In contrast to all of this, Beverly points to the fourth sentence of subsection 862(1), which speaks of *42 “a final determination” without reference to that determination being made by an appellate body reviewing a compensation award. However, even that sentence contemplates an appellate procedure; any reimbursement authorized by the sentence is limited to excess compensation paid “pending the appeal.” Admittedly, the Legislature may well have more clearly specified its intent by drafting this fourth sentence to read: “If the weekly benefit is reduced or rescinded by a final determination [of the appeal], the carrier shall be entitled to reimbursement in a sum equal to the compensation paid pending the appeal in excess of the amount finally determined.” We do not find the Legislature’s failure to include the bracketed words, however, to be of any import. In light of the fact that the preceding two sentences both speak of a “final determination of the appeal” and that this sentence itself references “the appeal,” we conclude that the Legislature’s use of “a final determination” was merely shorthand for “a final determination of the appeal.” Use of this shorthand does not undermine our conclusion that the section generally has to do only with awards appealed under one of the specified statutory sections.

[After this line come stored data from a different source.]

==> config.mk <==
export PLATFORM = sky130hd
export DESIGN_NAME = frontend_top
export DESIGN_NICKNAME = d
export VERILOG_FILES = /design/src/design/frontend_pkg.sv /design/src/design/dual_decode.sv /design/src/design/frontend_top.sv /design/src/design/inst_fetch.sv /design/src/design/inst_queue.sv
export VERILOG_INCLUDE_DIRS = /design/src /design/src/include
export SDC_FILE = /design/constraint.sdc
export NUM_CORES = 2
export LEC_CHECK = 0
export ABC_AREA = 1
export CAP_MARGIN = 20
export CORE_MARGIN = 2
export CORE_UTILIZATION = 45
export DETAILED_ROUTE_END_ITERATION = 10
export DONT_BUFFER_PORTS = 1
export PLACE_DENSITY_LB_ADDON = 0.2
export REMOVE_ABC_BUFFERS = 1
export SYNTH_ARGS = -nofsm -noshare
export SYNTH_HDL_FRONTEND = slang
export SYNTH_SLANG_ARGS = --single-unit
==> constraint.sdc <==
create_clock -name clk -period 8.7 [get_ports clk]
set_input_delay 1.305 -clock clk [delete_from_list [all_inputs] [get_ports clk]]
set_output_delay 1.305 -clock clk [all_outputs]
set_load 0.01 [all_outputs]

As noted earlier, we do not construe statutes in a manner that produces absurd or unjust results. Franges, supra at 612. The interpretation of the fourth sentence that Beverly advances would produce just such a result. The fourth sentence authorizes reimbursement from the SIF only for payments made “pending the appeal.” Beverly seeks reimbursement of payments made from the time it filed its original appeal of the 1986 award. Beverly thus relies on that appeal to satisfy the “pending the appeal” require *43 ment, even though that appeal never resulted in a favorable decision for Beverly.
Although Beverly’s interpretation of the statute might thus allow it to “shoehorn” its case into the statute’s reimbursement language, it would produce an unfair result in other cases. Most notably, as pointed out by the SIF, no reimbursement relief would be available to employers that are granted a petition to stop payment but that have not filed an appeal of the original award. That would be a nonsensical result that, as the SIF argues, would promote the filing of appeals, frivolous or not, simply to protect the right to reimbursement following a successful petition to stop payment.
What Beverly asks, in effect, is that we read into the statute a provision allowing reimbursement following a successful petition to stop payment. If we do that, we will open up other questions that will have to be answered by reading into the statute further provisions. For example, as just noted, we will have to determine whether reimbursement is allowed in these circumstances only if there is a separately pending appeal of the initial award. We are not a Legislature and are not empowered to graft onto the statute a comprehensive scheme to accommodate a situation obviously not contemplated by the language that has been enacted.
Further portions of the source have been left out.